DESCRIPTION OF THE TASK
Search the material for the string "parameter", then return every line where it is found.

EXTRACTED DATA
<file path="src/rtl/regfile_read_arbiter.sv">
// rtl/regfile_read_arbiter.sv - shares the register file read ports between ALU and load/store requesters
// Alternating-priority grant, registered operand return with CDB bypass and x0 forced to zero.
module regfile_read_arbiter #(
  parameter int DATA_W = 32,
  parameter int ADDR_W = 5
) (
  input  logic              clk,
  input  logic              rst,
  input  logic              A_req_valid,
  output logic              A_req_ready,
  input  logic [ADDR_W-1:0] A_addr1,
  input  logic [ADDR_W-1:0] A_addr2,
  output logic              A_rsp_valid,
  output logic [DATA_W-1:0] A_rsp_data1,
  output logic [DATA_W-1:0] A_rsp_data2,
  input  logic              L_req_valid,
  output logic              L_req_ready,
  input  logic [ADDR_W-1:0] L_addr1,
  input  logic [ADDR_W-1:0] L_addr2,
  input  logic              L_use1,
  input  logic              L_use2,
  output logic              L_rsp_valid,
  output logic [DATA_W-1:0] L_rsp_data1,
  output logic [DATA_W-1:0] L_rsp_data2,
  input  logic              cdb_valid,
  input  logic [ADDR_W-1:0] cdb_addr,
  input  logic [DATA_W-1:0] cdb_data,
  output logic [ADDR_W-1:0] rf_raddr1,
  output logic [ADDR_W-1:0] rf_raddr2,
  input  logic [DATA_W-1:0] rf_rdata1,
  input  logic [DATA_W-1:0] rf_rdata2,
  output logic              rf_we,
  output logic [ADDR_W-1:0] rf_waddr,
  output logic [DATA_W-1:0] rf_wdata
);

  typedef enum logic {PRI_A, PRI_L} pri_e;

  pri_e              pri_q;
  logic              grant_a;
  logic              grant_l;
  logic [DATA_W-1:0] op1_d;
  logic [DATA_W-1:0] op2_d;
  logic              a_vld_q;
  logic              l_vld_q;
  logic [DATA_W-1:0] a_data1_q;
  logic [DATA_W-1:0] a_data2_q;
  logic [DATA_W-1:0] l_data1_q;
  logic [DATA_W-1:0] l_data2_q;

  // Unused L operands arrive here as address 0, so the x0 rule also zeroes them.
  function automatic logic [DATA_W-1:0] operand(input logic [ADDR_W-1:0] addr,
                                                input logic [DATA_W-1:0] rdata);
    if (addr == '0) return '0;
    if (cdb_valid && (cdb_addr == addr)) return cdb_data;
    return rdata;
  endfunction

  always_comb begin
    grant_a   = A_req_valid && (!L_req_valid || (pri_q == PRI_A));
    grant_l   = L_req_valid && !grant_a;
    rf_raddr1 = '0;
    rf_raddr2 = '0;
    if (grant_a) begin
      rf_raddr1 = A_addr1;
      rf_raddr2 = A_addr2;
    end else if (grant_l) begin
      rf_raddr1 = L_use1 ? L_addr1 : '0;
      rf_raddr2 = L_use2 ? L_addr2 : '0;
    end
    op1_d = operand(rf_raddr1, rf_rdata1);
    op2_d = operand(rf_raddr2, rf_rdata2);
  end

  assign A_req_ready = grant_a;
  assign L_req_ready = grant_l;

  assign rf_we    = cdb_valid && (cdb_addr != '0);
  assign rf_waddr = cdb_addr;
  assign rf_wdata = cdb_data;

  always_ff @(posedge clk) begin
    if (rst) begin
      pri_q     <= PRI_A;
      a_vld_q   <= 1'b0;
      l_vld_q   <= 1'b0;
      a_data1_q <= '0;
      a_data2_q <= '0;
      l_data1_q <= '0;
      l_data2_q <= '0;
    end else begin
      a_vld_q <= grant_a;
      l_vld_q <= grant_l;
      if (grant_a) begin
        pri_q     <= PRI_L;
        a_data1_q <= op1_d;
        a_data2_q <= op2_d;
      end else if (grant_l) begin
        pri_q     <= PRI_A;
        l_data1_q <= op1_d;
        l_data2_q <= op2_d;
      end
    end
  end

  assign A_rsp_valid = a_vld_q;
  assign A_rsp_data1 = a_data1_q;
  assign A_rsp_data2 = a_data2_q;
  assign L_rsp_valid = l_vld_q;
  assign L_rsp_data1 = l_data1_q;
  assign L_rsp_data2 = l_data2_q;

endmodule

</file>
<file path="config.mk">
export PLATFORM = sky130hd
export DESIGN_NAME = regfile_read_arbiter
export DESIGN_NICKNAME = d
export VERILOG_FILES = /design/src/rtl/regfile_read_arbiter.sv
export SDC_FILE = /design/constraint.sdc
export NUM_CORES = 1
export LEC_CHECK = 0
export CAP_MARGIN = 40
export CORE_UTILIZATION = 35
export DETAILED_ROUTE_END_ITERATION = 12
export PLACE_DENSITY = 0.65
export SYNTH_ARGS = -nofsm -noshare
export SYNTH_HDL_FRONTEND = slang
export SYNTH_SLANG_ARGS = --single-unit
export TNS_END_PERCENT = 10
</file>
<file path="constraint.sdc">
create_clock -name clk -period 5.6 [get_ports clk]
set_input_delay 1.68 -clock clk [delete_from_list [all_inputs] [get_ports clk]]
set_output_delay 1.68 -clock clk [all_outputs]
set_load 0.1 [all_outputs]
</file>
==> metrics.md, run 1 <==
| Metric | Value |
|---|---|
| I/O pin total | `308` |
| CTS tree | `yes` |
| Final worst-path cycle share | `0.905` |
| Worst Clk Skew | `between 0.009 and 0.01 ns` |
| Asr flop ratio synth | `0` |
| Largest family of logic cells by synthesized area | `simple AND/OR/NAND/NOR gates` |
| CP endpoint | `rf_raddr2[0]` |
| Placed Cells | `1858` |
| GR Util met3 | `0.0512` |
| # port buffers | `between 300 and 400` |
| Area share of fa/ha/maj cells after synthesis | `0` |
| Clock-pin slew on the worst setup and hold paths | `approximately 0.060 ns` |
| Critical Path AT | `~3.4 ns` |
| Core box area | `23600 µm²` |
| Commonest non-fill, non-tap cells in the layout | `nand2_1, clkdlybuf4s50_1, dfxtp_1` |
| Final Critical Period | `approximately 5.1 ns` |
| Clock root buffer | `clkbuf_16` |
| CTS resizes | `0` |
| Clock sink count | `between 100 and 150` |
| Fillcell total | `approximately 1900` |
| Ys Warns | `0` |
| Syn avg cell area | `approximately 6.9 µm²` |
| Crit end category | `primary output` |
| Kind of critical path | `input pin to primary output` |
| Register area | `approximately 2600 µm²` |
| Power Total | `between 4 and 5 mW` |
| Initial Util | `0.360` |
| Final setup vio count | `0` |
| Clk_lat worst skew | `a little over 0.4 ns` |
| Busiest grt layer | `met2` |
| DRC Markers | `0` |
| Multi-input combinational cell area | `slightly below 5000 µm²` |
| Worst path required time | `3.92 ns` |
| Worst-path fanout max | `13` |
| TritonCTS buffer count | `17` |
| Met1 Use GR | `0.365` |
| Diode count | `0` |
| Iter 0 DRT Violations | `slightly above 700` |
| First-pass GRT wire length | `about 54000 µm` |
| Die Span Y | `about 160 µm` |
| Portion of netlist area occupied by mux cells | `0.00118` |
| Fin Setup TNS | `0 ns` |
| Max Cap Violations | `0` |
| Max_slew headroom | `0.425` |
| Peak VDD IR | `0.250 mV` |
| Leakage power | `roughly 5.8 nW` |
| Synth cell types | `32` |
| Antenna Nets Post-Route | `0` |
| Final cell count without fillers | `approximately 1900` |
| Slew Viols, Final | `0` |
| Sequential fraction of the synthesis area | `0.309` |
| Pwr Density | `339 nW/µm²` |
| Num rows | `56` |
| Util after Layout | `0.617` |
| Die area | `~25000 µm²` |
| Total global-route track usage | `0.282` |
| Via/cell ratio | `between 5 and 6` |
| Post-Synthesis Cells | `1238` |
| Worst hold margin | `about 0.55 ns` |
| Worst Hold Class | `flop to flop` |
| Placer Congestion | `0.905` |
| Synth Flop Type | `dfxtp_1` |
| Via count | `between 10000 and 15000` |
| H-tree Lvls | `4` |
| #FFs+latches synth | `approximately 130` |
| Unrepaired setup endpoints after global routing | `no` |
| Die W | `roughly 160 µm` |
| R2R depth | `7` |
| Detailed-route wire length | `between 30000 and 40000 µm` |
| Worst R2R Start | `pri_q` |
| Maximum clock path buffer count | `2` |
| Syn Nets | `about 1400` |
| Largest net degree at the start of global routing | `130` |
| Detailed Routing Iterations Pass 1 | `5` |
| Status | `completed` |
| WL/cell | `18.9 µm` |
| Post-synth EDFFs | `0` |
| Worst reg2reg endpoint | `L_rsp_data1[16]` |
| Gr ovfl total | `0` |
| Synth Cell Area | `8500 µm²` |
| Simple-Gate Fraction of Synth Area | `0.327` |
| Maximum clock frequency | `197 MHz` |
| Worst Tran Pin Value | `between 0.8 and 0.9 ns` |
| Antenna violations before repair | `0` |
| # hold bufs at CTS | `0` |
| Vias in the first global route | `just under 10000` |
| Layout Area Growth over Synthesis | `71.3%` |
| Dpl hpwl | `around 23000 µm` |
| Nets | `between 1500 and 2000` |
| Most common cell after layout, fill and taps aside | `nand2_1` |
| R2r setup slk | `roughly 2.3 ns` |
| Met2 global-route usage | `0.455` |
| Post-Synth XOR/XNOR Area | `0.00928` |
| Crit start category | `input pin` |
| Compound-Gate Fraction of Synth Area | `0.230` |
| Final hold viol count | `0` |
| Layout cells sized above 1 | `0.155` |
| Post-CTS setup buffer count | `0` |
| CP startpoint | `A_req_valid` |
## worst max-delay path, cell delays in order
cell and delay (ns):
clkdlybuf4s50_1 0.51, nand2b_1 0.35, a32oi_1 0.49, inv_1 0.15, buf_12 0.19
## cell families (layout without fill, tap and decap cells)
logic type      Yosys count  count (layout)
xor+xnor                  9               9
buf+inv                 228             560
mux                       1               1
flops                   131             131
compound gates          269             269
simple gates            600             600
## cells in the mapped netlist (2+ instances only)
cell,number,area [µm²]
a211o_1,64,561
a211oi_1,64,480
a21oi_1,65,325
a32o_1,3,30.0
a32oi_1,6,52.6
and2_1,4,25.0
buf_1,19,71.3
buf_2,9,45.0
buf_4,37,278
buf_6,7,78.8
clkbuf_1,84,315
dfxtp_1,131,2620
inv_1,71,267
nand2_1,263,987
nand2b_1,2,12.5
nand3_1,66,330
nor2_1,130,488
nor4_1,65,407
o211ai_1,64,480
or4_1,65,488
xor2_1,8,70.1
## layer usage
metal,wire length (µm),share of wire,vias up
met5,0,0,-
met4,1170,0.033,0
met3,2380,0.067,84
met2,17000,0.48,494
met1,15200,0.43,4909
li1,-,-,5007
## sequential cells by signal, indices dropped and copies added (netlist names)
signal	cells
A_rsp_data1	32
A_rsp_valid	1
L_rsp_data1	32
pri_q	1
A_rsp_data2	32
L_rsp_data2	32
L_rsp_valid	1
## through the flow
step / setup slack (ns) / area (µm²)
2_1_floorplan: 0.304 / 8500
3_3_place_gp: 0.680 / 11400
3_5_place_dp: 0.566 / 13900
4_1_cts: 0.556 / 14600
5_1_grt: 0.468 / 14600
6_report: 0.530 / 14600
## power breakdown
| part | internal [mW] | total (mW) | leakage, nW | switching [mW] |
|---|---|---|---|---|
| logic | 0.891 | 2.51 | 4.38 | 1.62 |
| clock network | 0.849 | 1.30 | 0.324 | 0.452 |
| registers | 1.05 | 1.12 | 1.09 | 0.0687 |
| total | 2.79 | 4.93 | 5.79 | 2.14 |
## final cells by class
type | instances | area share
clock buffer | 19 | 0.0304
clock inverter | 12 | 0.0156
inverter | 72 | 0.0186
multi-input combinational | 879 | 0.333
sequential | 131 | 0.180
tap | 319 | 0.0274
timing repair buffer | 457 | 0.395
## how the worst min path moves through the flow
stage,startpoint,to,depth (start not counted),slack (ns)
CTS,pri_q,pri_q,2,0.53
floorplan,pri_q,pri_q,2,0.46
finish,pri_q,pri_q,2,0.55
global route,pri_q,pri_q,2,0.56
global placement,pri_q,pri_q,2,0.52
detailed placement,pri_q,pri_q,2,0.52
(Power assumes the default switching activity.)
==> run 2, diff against run 1 <==
Settings changed: HOLD_SLACK_MARGIN from default to 0.05.
==> results of run 2 <==
Final layout, timing and power as in run 1 (identical DEF).
==> run 3, diff against run 2 <==
--- a/constraint.sdc
+++ b/constraint.sdc
@@ -3,2 +3,2 @@
 set_output_delay 1.68 -clock clk [all_outputs]
-set_load 0.1 [all_outputs]
+set_load 0.05 [all_outputs]
==> run 3 against run 2 <==
  * Combinational power shrank 40%
  * Register-to-register slack gained 0.16 ns
  * Highest routed layer unchanged
  * Hold slack lost 0.055 ns
  * Setup slack lost 0.19 ns
  * Flip-flop and latch count is the same
  * Clock-buffer cell count is the same
  * Global-route usage shrank 1.3 points
  * Total power shrank 23%
  * Largest power group unchanged
==> metrics.md, run 3 (synthesis gave the netlist of run 1 again) <==
| Metric | Value |
|---|---|
| Die Span Y | `158 µm` |
| Fin Setup TNS | `0 ns` |
| Post-CTS setup buffer count | `0` |
| Worst path required time | `3.92 ns` |
| Post-route cell area | `around 12000 µm²` |
| Max_slew headroom | `0.399` |
| Worst R2R Start | `pri_q` |
| Placed Cells | `1736` |
| Sw Ratio | `0.398` |
| Worst Hold Class | `flop to flop` |
| DRC Markers | `0` |
| Final worst-path cycle share | `0.939` |
| CP startpoint | `cdb_addr[2]` |
| Met1 Use GR | `0.389` |
| Power Total | `approximately 3.8 mW` |
| CP endpoint | `rf_we` |
| Vias in the first global route | `8954` |
| Met2 global-route usage | `0.396` |
| Worst Tran Pin Value | `0.901 ns` |
| Detailed Routing Iterations Pass 1 | `5` |
| Gr ovfl total | `0` |
| Comb power frac | `0.392` |
| Die area | `24900 µm²` |
| Iter 0 DRT Violations | `around 670` |
| Critical Path AT | `approximately 3.6 ns` |
| Layout Area Growth over Synthesis | `43.6%` |
| Via count | `9911` |
| Maximum clock path buffer count | `2` |
| Crit start category | `input pin` |
| Die W | `roughly 160 µm` |
| DP Area | `around 12000 µm²` |
| Worst Clk Skew | `approximately 0.0072 ns` |
| CTS resizes | `0` |
| Diode count | `0` |
| Clk_lat worst skew | `roughly 0.43 ns` |
| Pwr Density | `between 300 and 400 nW/µm²` |
| WL/cell | `approximately 19 µm` |
| Placer Congestion | `around 0.9` |
| Fillcell total | `around 2300` |
| H-tree Lvls | `4` |
| Peak VDD IR | `around 0.19 mV` |
| Layout cells sized above 1 | `0.0566` |
| R2r setup slk | `between 2 and 2.5 ns` |
| Slew Viols, Final | `0` |
| Maximum clock frequency | `approximately 190 MHz` |
| Detailed-route wire length | `roughly 34000 µm` |
| Dpl hpwl | `about 22000 µm` |
| Initial Util | `0.360` |
| Status | `completed` |
| Total global-route track usage | `0.270` |
| GR Util met3 | `0.0556` |
| P_int | `~2.3 mW` |
| Final hold viol count | `0` |
| Antenna violations before repair | `0` |
| Num rows | `56` |
| Clock root buffer | `clkbuf_16` |
| Final setup vio count | `0` |
| Psw | `roughly 1.5 mW` |
| CTS tree | `yes` |
| Core box area | `between 20000 and 25000 µm²` |
| R2R depth | `7` |
| Largest net degree at the start of global routing | `130` |
| # port buffers | `just over 300` |
| Clock sink count | `~130` |
| Reg power frac | `0.293` |
| Max Cap Violations | `0` |
| Crit end category | `primary output` |
| Antenna Nets Post-Route | `0` |
| Worst reg2reg endpoint | `A_rsp_data1[16]` |
| First-pass GRT wire length | `51900 µm` |
| Most common cell after layout, fill and taps aside | `clkdlybuf4s50_1` |
| Clock share of power | `0.316` |
| Leakage power | `about 4.6 nW` |
| Nets | `around 1600` |
| TritonCTS buffer count | `17` |
| Clock-pin slew on the worst setup and hold paths | `0.06 ns` |
| Final Critical Period | `~5.3 ns` |
| Worst-path fanout max | `4` |
| # hold bufs at CTS | `0` |
| I/O pin total | `between 300 and 400` |
| Kind of critical path | `input pin to primary output` |
| Util after Layout | `0.517` |
| Final cell count without fillers | `roughly 1800` |
| Busiest grt layer | `met2` |
| Unrepaired setup endpoints after global routing | `no` |
| Commonest non-fill, non-tap cells in the layout | `clkdlybuf4s50_1, nand2_1, dfxtp_1` |
| Via/cell ratio | `5.61` |
[run 3: metal layers]
layer  part of all wire  up-vias
met5                  0        -
li1                   -     4751
met1               0.47     4723
met4              0.021        0
met2               0.44      392
met3              0.073       45
[run 3: final cells by class]
class | count | area (µm²) | area share
clock inverters | 12 | 183 | 0.0150
multi-input cells | 879 | 4850 | 0.397
well taps | 319 | 399 | 0.0327
inverters | 72 | 270 | 0.0221
clock buffers | 19 | 433 | 0.0355
flip-flops and latches | 131 | 2620 | 0.215
repair buffers | 335 | 3450 | 0.283
[run 3: how the worst min path moves through the flow]
stage	slack, ns	cells past startpoint	end	from
global placement	0.48	2	pri_q	pri_q
CTS	0.49	2	pri_q	pri_q
global route	0.52	2	pri_q	pri_q
floorplan	0.46	2	pri_q	pri_q
detailed placement	0.48	2	pri_q	pri_q
finish	0.49	2	pri_q	pri_q
[run 3: power by group through the flow]
stage | Sequential (mW) | Combinational [mW] | Clock [mW]
2_1_floorplan | 1.54 | 0.545 | 0
3_3_place_gp | 1.14 | 1.48 | 0
3_5_place_dp | 1.14 | 1.49 | 0
4_1_cts | 1.12 | 1.50 | 1.22
5_1_grt | 1.13 | 1.58 | 1.26
6_report | 1.12 | 1.50 | 1.21
[run 3: worst max-delay path: stages]
cell and delay (ns):
clkdlybuf4s50_1 0.50, or4_1 0.53, o21a_1 0.18, clkdlybuf4s50_1 0.69
[run 3: through the flow]
step | hold slack, ns | worst slack (ns)
floorplan | 0.458 | 0.472
global placement | 0.476 | 0.341
detailed placement | 0.476 | 0.343
CTS | 0.489 | 0.343
global route | 0.520 | 0.289
finish | 0.491 | 0.344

RESPONSE TO THIS TASK
  parameter int DATA_W = 32,
  parameter int ADDR_W = 5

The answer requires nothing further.